I got a task to data scrape several thousands of web tables. Some of them have pictures in the columns that are not seen by the data scraping wizard.
When I searched for similar issues I figured out how to get the images from certain tabs if I knew in advance which columns have images. The problem is that all the tables look different, some have one column of images, some several. I don’t know in advance how many or in what order they come.
Is there a way to get the attributes of each column or something? The pictures in question are either an image of a checkmark or no image at all.
retrieving the image src can be done as described here
as the datatables are different / varying so one option could be to generate the extractdata XML config dynamicly for each table in advance and grab then the src.
Another option could be to restrict a find children to the datatable and filter for all img elements. Form the find children result items the src attribute can be retrieved in a post processing step
Thanks I will check it out.

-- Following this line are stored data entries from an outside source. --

**config.mk**
```make
export PLATFORM = sky130hd
export DESIGN_NAME = window_alarm_with_hysteresis_delay
export DESIGN_NICKNAME = d
export VERILOG_FILES = /design/src/sv/wahd_pkg.sv /design/src/sv/wahd_core.sv /design/src/sv/window_alarm_with_hysteresis_delay.sv
export SDC_FILE = /design/constraint.sdc
export NUM_CORES = 1
export LEC_CHECK = 0
export BUFFER_PORTS_ARGS = -buffer_cell sky130_fd_sc_hd__buf_2
export CELL_PAD_IN_SITES_DETAIL_PLACEMENT = 0
export CELL_PAD_IN_SITES_GLOBAL_PLACEMENT = 1
export CORE_UTILIZATION = 25
export CTS_BUF_LIST = sky130_fd_sc_hd__clkbuf_8
export DETAILED_ROUTE_END_ITERATION = 12
export PLACE_DENSITY_LB_ADDON = 0.1
export RECOVER_POWER = 50
export SYNTH_ARGS = -nofsm -noshare
export SYNTH_HDL_FRONTEND = slang
export SYNTH_SLANG_ARGS = --single-unit
```
**constraint.sdc**
```tcl
create_clock -name clock -period 6.1 [get_ports clock]
set_input_delay 0 -clock clock [delete_from_list [all_inputs] [get_ports clock]]
set_output_delay 0 -clock clock [all_outputs]
set_load 0.05 [all_outputs]
```
**src/sv/wahd_pkg.sv**
```systemverilog
// Shared types and constants for the window alarm with hysteresis and delay.
package wahd_pkg;

   // Field widths fixed by the register map and the result word
   localparam int SAMPLE_BITS_DEF = 16;
   localparam int LIMIT_BITS      = 16;
   localparam int HYST_BITS       = 15;
   localparam int DELAY_BITS      = 16;
   localparam int ZONE_BITS       = 2;
   localparam int CSR_ADDR_BITS   = 3;
   localparam int CSR_DATA_BITS   = 16;
   localparam int RSP_DATA_BITS   = 8;

   // Item kind carried in req_tuser
   localparam logic KIND_SAMPLE = 1'b0;
   localparam logic KIND_TICK   = 1'b1;

   // Register indexes
   typedef enum logic [CSR_ADDR_BITS-1:0] {
      CSR_HIGH_LIMIT  = 3'd0,
      CSR_LOW_LIMIT   = 3'd1,
      CSR_HYSTERESIS  = 3'd2,
      CSR_LOW_DELAY   = 3'd3,
      CSR_HIGH_DELAY  = 3'd4
   } csr_index_type;

   // Alarm zone codes
   typedef enum logic [ZONE_BITS-1:0] {
      ZONE_NORMAL = 2'd0,
      ZONE_HIGH   = 2'd1,
      ZONE_LOW    = 2'd2
   } zone_type;

   // Configuration handed to the alarm core
   typedef struct packed {
      logic signed [LIMIT_BITS-1:0] high_limit;
      logic signed [LIMIT_BITS-1:0] low_limit;
      logic [HYST_BITS-1:0]         hysteresis;
      logic [DELAY_BITS-1:0]        low_delay;
      logic [DELAY_BITS-1:0]        high_delay;
   } cfg_type;

   // Visible alarm status after the last processed word
   typedef struct packed {
      zone_type zone;
      logic     alarm_low;
      logic     alarm_high;
   } status_type;

endpackage

```
**src/sv/wahd_core.sv**
```systemverilog
// Zone tracking, delay counters and confirmed alarm flags.
module wahd_core #(
   parameter int SAMPLE_BITS = wahd_pkg::SAMPLE_BITS_DEF
) (
   input  logic                          clock,
   input  logic                          reset,
   input  logic                          step,
   input  logic                          kind,
   input  logic signed [SAMPLE_BITS-1:0] sample,
   input  wahd_pkg::cfg_type             cfg,
   output wahd_pkg::status_type          status
);
   import wahd_pkg::*;

   // Compare width: holds any sample and any limit plus or minus the band
   localparam int CW = ((SAMPLE_BITS > LIMIT_BITS + 1) ? SAMPLE_BITS : LIMIT_BITS + 1) + 1;

   zone_type              zone_ff, zone_in;
   logic                  alarm_low_ff, alarm_low_in;
   logic                  alarm_high_ff, alarm_high_in;
   logic [DELAY_BITS-1:0] low_count_ff, low_count_in;
   logic [DELAY_BITS-1:0] high_count_ff, high_count_in;
   logic                  low_run_ff, low_run_in;
   logic                  high_run_ff, high_run_in;

   logic signed [CW-1:0] s_ext;
   logic signed [CW-1:0] hyst_ext;
   logic signed [CW-1:0] hi_up;
   logic signed [CW-1:0] hi_dn;
   logic signed [CW-1:0] lo_up;
   logic signed [CW-1:0] lo_dn;
   logic                 above_hi_up;
   logic                 below_hi_dn;
   logic                 above_lo_up;
   logic                 below_lo_dn;

   // Form the widened and narrowed thresholds at full precision
   assign s_ext    = CW'(sample);
   assign hyst_ext = CW'({1'b0, cfg.hysteresis});
   assign hi_up    = CW'(cfg.high_limit) + hyst_ext;
   assign hi_dn    = CW'(cfg.high_limit) - hyst_ext;
   assign lo_up    = CW'(cfg.low_limit) + hyst_ext;
   assign lo_dn    = CW'(cfg.low_limit) - hyst_ext;

   assign above_hi_up = s_ext > hi_up;
   assign below_hi_dn = s_ext < hi_dn;
   assign above_lo_up = s_ext > lo_up;
   assign below_lo_dn = s_ext < lo_dn;

   // Next state for one sample or one tick
   always_comb begin
      zone_in       = zone_ff;
      alarm_low_in  = alarm_low_ff;
      alarm_high_in = alarm_high_ff;
      low_count_in  = low_count_ff;
      high_count_in = high_count_ff;
      low_run_in    = low_run_ff;
      high_run_in   = high_run_ff;

      if (kind == KIND_TICK) begin
         // Count down running delays; confirm only if still in that zone
         if (low_run_ff) begin
            if (low_count_ff <= DELAY_BITS'(1)) begin
               low_count_in = '0;
               low_run_in   = 1'b0;
               if (zone_ff == ZONE_LOW) begin
                  alarm_low_in = 1'b1;
               end
            end else begin
               low_count_in = low_count_ff - DELAY_BITS'(1);
            end
         end
         if (high_run_ff) begin
            if (high_count_ff <= DELAY_BITS'(1)) begin
               high_count_in = '0;
               high_run_in   = 1'b0;
               if (zone_ff == ZONE_HIGH) begin
                  alarm_high_in = 1'b1;
               end
            end else begin
               high_count_in = high_count_ff - DELAY_BITS'(1);
            end
         end
      end else begin
         // Move the zone; entering a fault zone reloads its delay
         case (zone_ff)
            ZONE_HIGH: begin
               if (below_lo_dn) begin
                  zone_in       = ZONE_LOW;
                  alarm_high_in = 1'b0;
                  low_count_in  = cfg.low_delay;
                  low_run_in    = 1'b1;
               end else if (below_hi_dn) begin
                  zone_in       = ZONE_NORMAL;
                  alarm_high_in = 1'b0;
               end
            end
            ZONE_LOW: begin
               if (above_hi_up) begin
                  zone_in       = ZONE_HIGH;
                  alarm_low_in  = 1'b0;
                  high_count_in = cfg.high_delay;
                  high_run_in   = 1'b1;
               end else if (above_lo_up) begin
                  zone_in      = ZONE_NORMAL;
                  alarm_low_in = 1'b0;
               end
            end
            default: begin
               zone_in = ZONE_NORMAL;
               if (above_hi_up) begin
                  zone_in       = ZONE_HIGH;
                  alarm_low_in  = 1'b0;
                  high_count_in = cfg.high_delay;
                  high_run_in   = 1'b1;
               end else if (below_lo_dn) begin
                  zone_in       = ZONE_LOW;
                  alarm_high_in = 1'b0;
                  low_count_in  = cfg.low_delay;
                  low_run_in    = 1'b1;
               end
            end
         endcase
      end
   end

   // Advance state once per processed word
   always_ff @(posedge clock) begin
      if (reset) begin
         zone_ff       <= ZONE_NORMAL;
         alarm_low_ff  <= 1'b0;
         alarm_high_ff <= 1'b0;
         low_count_ff  <= '0;
         high_count_ff <= '0;
         low_run_ff    <= 1'b0;
         high_run_ff   <= 1'b0;
      end else if (step) begin
         zone_ff       <= zone_in;
         alarm_low_ff  <= alarm_low_in;
         alarm_high_ff <= alarm_high_in;
         low_count_ff  <= low_count_in;
         high_count_ff <= high_count_in;
         low_run_ff    <= low_run_in;
         high_run_ff   <= high_run_in;
      end
   end

   assign status.zone       = zone_ff;
   assign status.alarm_low  = alarm_low_ff;
   assign status.alarm_high = alarm_high_ff;

endmodule

```
**src/sv/window_alarm_with_hysteresis_delay.sv**
```systemverilog
// Top level: stream ports, register file, input stage and result handshake.
// A word waits in the input stage until processed into the state registers.
// Throughput: one word per cycle; the state registers hold the result word,
// so a word is processed whenever the result slot is empty or being taken.
// Reset (synchronous, active high): zone normal, alarms and counters cleared,
// limits and band zero, both delays one.
module window_alarm_with_hysteresis_delay #(
   parameter int SAMPLE_BITS = wahd_pkg::SAMPLE_BITS_DEF
) (
   input  logic                                         clock,
   input  logic                                         reset,
   // req_tdata: sample [SAMPLE_BITS-1:0], zero padded to whole bytes
   input  logic [((SAMPLE_BITS + 7) / 8) * 8 - 1:0]     req_tdata,
   // req_tuser: kind [0]
   input  logic                                         req_tuser,
   input  logic                                         req_tvalid,
   output logic                                         req_tready,
   // rsp_tdata: zone [1:0], alarm_low [2], alarm_high [3], zero padded
   output logic [wahd_pkg::RSP_DATA_BITS-1:0]           rsp_tdata,
   output logic                                         rsp_tvalid,
   input  logic                                         rsp_tready,
   input  logic                                         csr_we,
   input  logic [wahd_pkg::CSR_ADDR_BITS-1:0]           csr_addr,
   input  logic [wahd_pkg::CSR_DATA_BITS-1:0]           csr_wdata
);
   import wahd_pkg::*;

   cfg_type cfg_ff;

   logic                          in_valid_ff, in_valid_in;
   logic                          in_kind_ff;
   logic signed [SAMPLE_BITS-1:0] in_sample_ff;
   logic                          out_valid_ff, out_valid_in;
   logic                          advance;
   status_type                    status;

   // Register writes
   always_ff @(posedge clock) begin
      if (reset) begin
         cfg_ff.high_limit <= '0;
         cfg_ff.low_limit  <= '0;
         cfg_ff.hysteresis <= '0;
         cfg_ff.low_delay  <= DELAY_BITS'(1);
         cfg_ff.high_delay <= DELAY_BITS'(1);
      end else if (csr_we) begin
         case (csr_addr)
            CSR_HIGH_LIMIT: cfg_ff.high_limit <= csr_wdata[LIMIT_BITS-1:0];
            CSR_LOW_LIMIT:  cfg_ff.low_limit  <= csr_wdata[LIMIT_BITS-1:0];
            CSR_HYSTERESIS: cfg_ff.hysteresis <= csr_wdata[HYST_BITS-1:0];
            CSR_LOW_DELAY:  cfg_ff.low_delay  <= csr_wdata[DELAY_BITS-1:0];
            CSR_HIGH_DELAY: cfg_ff.high_delay <= csr_wdata[DELAY_BITS-1:0];
            default: ;
         endcase
      end
   end

   // Process the held word when the result slot is free or draining
   assign advance    = in_valid_ff && (!out_valid_ff || rsp_tready);
   assign req_tready = !in_valid_ff || advance;

   always_comb begin
      in_valid_in = in_valid_ff;
      if (req_tvalid && req_tready) begin
         in_valid_in = 1'b1;
      end else if (advance) begin
         in_valid_in = 1'b0;
      end
   end

   always_comb begin
      out_valid_in = out_valid_ff;
      if (advance) begin
         out_valid_in = 1'b1;
      end else if (rsp_tready) begin
         out_valid_in = 1'b0;
      end
   end

   // Hold control flags
   always_ff @(posedge clock) begin
      if (reset) begin
         in_valid_ff  <= 1'b0;
         out_valid_ff <= 1'b0;
      end else begin
         in_valid_ff  <= in_valid_in;
         out_valid_ff <= out_valid_in;
      end
   end

   // Capture the input word
   always_ff @(posedge clock) begin
      if (req_tvalid && req_tready) begin
         in_kind_ff   <= req_tuser;
         in_sample_ff <= req_tdata[SAMPLE_BITS-1:0];
      end
   end

   wahd_core #(
      .SAMPLE_BITS (SAMPLE_BITS)
   ) u_core (
      .clock  (clock),
      .reset  (reset),
      .step   (advance),
      .kind   (in_kind_ff),
      .sample (in_sample_ff),
      .cfg    (cfg_ff),
      .status (status)
   );

   // Drive the result word from the state registers
   assign rsp_tvalid = out_valid_ff;
   assign rsp_tdata  = {{(RSP_DATA_BITS - ZONE_BITS - 2){1'b0}},
                        status.alarm_high, status.alarm_low, status.zone};

endmodule

```
==> flow_metrics.py <==
metrics = {
    "route": {
        "detailedRoute.firstPassIterationCount": 4,
        "wl_per_cell_um": 18.5,
        "routed_wl_um": 34700,
        "remaining_drc_errors": 0,
        "post_drt_via_cell_ratio": 4.82,
        "vias": 9039,
        "first_iter_violations": 485,
        "postRouteAntennaNets": 0,
    },
    "worst_setup_path": {
        "critPathLaunch": "cfg_ff[33]",
        "worstPathRequired_ns": 6.51,
        "end_kind": "flip-flop",
        "arrival_ns": 5.75,
        "crit_path_start_kind": "flip-flop",
        "timing.rr.start": "cfg_ff[33]",
        "setup.worst_path.class": "reg2reg",
        "timing.critical_path.fanout_max": 9,
    },
    "logic_synthesis": {
        "synth_top_area_cell": "dfxtp_1",
        "synthArstFlopShare_pct": 0,
        "post_synth_fa_ha_maj_area_fraction_pct": 17.1,
        "synth_enable_flop_cells": 17,
        "synth.area.top_cells": "dfxtp_1 23%, ha_1 16%, a21oi_1 8.0%",
        "synth.most_common_cell": "nand2_1",
        "synth_area_per_cell_um2": 7.90,
        "yosys.cell_types.count": 77,
        "dominant_combinational_cell_family_by_area_after_synthesis": "compound AO/OA/AOI/OAI gates",
        "synth.area.mux_share_pct": 0.308,
        "synth.yosys.warnings": 0,
        "yosys_most_used_dff": "dfxtp_1",
        "synth.cell_area_um2": 10100,
        "ys_seq_elements": 136,
        "netlist_instances": 1284,
        "post_synth_most_frequent_cells": "204 x nand2_1, 162 x a21oi_1, 132 x ha_1",
        "synth_xor_xnor_area_share_pct": 4.84,
        "netlist.area_leader.share_pct": 23.5,
        "synth-simple-area-share_pct": 20.9,
        "synth-compound-area-share_pct": 22.7,
        "sequential_fraction_of_the_synthesis_area_pct": 28.5,
    },
    "floorplanning": {
        "die_height_um": 203,
        "die_area_um2": 41400,
        "initial_utilization_pct": 25.5,
        "fp.coreArea_um2": 39800,
        "die_width_um": 203,
        "rows": 73,
        "top_level_ports": 51,
    },
    "placement": {
        "place_inst": 1804,
        "io_buffers": 46,
        "dpl_hpwl_um": 26600,
        "post_placement_worst_setup_slack_ns": 0.676,
        "routabilityCongestion": 0.787,
    },
    "layout": {
        "syn_to_final_growth_pct": 14.6,
        "final_design_utilization_pct": 29.2,
        "instances_no_fill": 1874,
        "post_route_cells_drive_above_1_share_pct": 7.19,
        "antenna_cells_inserted": 0,
        "final_net_count": 1513,
    },
    "sta": {
        "period_minus_slack_ns": 5.34,
        "grt_setup_unrepaired": "false",
        "hold_slack_ns": 0.0647,
        "post_route_setup_slack_ns": 0.760,
        "finalSetupViolCount": 0,
        "worst_clock_skew_ns": 0.0196,
        "timing.setup.tns_ns": 0,
        "min_period_over_period_pct": 87.5,
        "hold_viol": 0,
        "rel_slew_slack_pct": 0.247,
        "max_slew.worst_pin.slew_ns": 1.50,
        "slew_viol_final": 0,
        "timing.fmax_mhz": 187,
    },
    "clocking": {
        "tritoncts": "yes",
        "cts_buffer_depth": 2,
        "cts-buffers-inserted": 17,
        "clock_sinks": 136,
        "clockRootBuffer": "clkbuf_8",
        "cts.htree.levels": 4,
        "post_cts.repair.setup_buffers": 0,
        "clk_slew_on_worst_s_h_paths_ns": 0.10,
        "clock_insertion_delay_worst_skew_ns": 0.49,
    },
    "grt": {
        "maximum_number_of_pins_on_one_net_before_global_route_repair": 65,
        "grt_remaining_overflow": 0,
        "antenna_found_initial": 0,
        "grt_util_all_layers_pct": 17.3,
        "vias_in_the_first_global_route": 9145,
        "wire_length_of_the_first_global_routing_pass_um": 53800,
    },
    "status": {
        "outcome": "finished, final reports clean",
    },
    "worst_hold_path": {
        "hold_class": "in2reg",
        "hold_path.startpoint": "csr_addr[0]",
    },
    "power": {
        "peak_vdd_ir_v": 0.000109,
        "p_leak_nw": 4.53,
        "power_density_over_cell_area_nw_per_um2": 211,
    },
    "flow_run": {
        "max_cap_viol_count": 0,
    },
}
==> registers in the layout, summed over array words and instances, names as in the netlist <==
signal,flops
u_core.alarm_low_ff,1
u_core.low_run_ff,1
in_kind_ff,1
rsp_tvalid,1
u_core.low_count_ff,16
in_sample_ff,16
u_core.alarm_high_ff,1
in_valid_ff,1
cfg_ff,79
u_core.zone_ff,2
u_core.high_count_ff,16
u_core.high_run_ff,1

I will work more on this on Friday and see if I can figure it out. I don’t understand exactly what you mean in your suggestion but maybe the tutorial will clarify it for me.
I have checked out the tutorial now and it showed me what I already know about handling this when you know which column contains the images.
I don’t quite understand how to carry out your suggestions.
I’m trying to use Find Children on the table but I’m having trouble figuring out what the filter should be or how to use the resulting output. I will keep experimenting while I wait for a response.
I manage to solve it in a good enough way that I could handle the exceptions manually. And it was by following Peter’s second solution. It’s a pretty slow solution for these big tables but I’m sure it can be done in a better way than I did.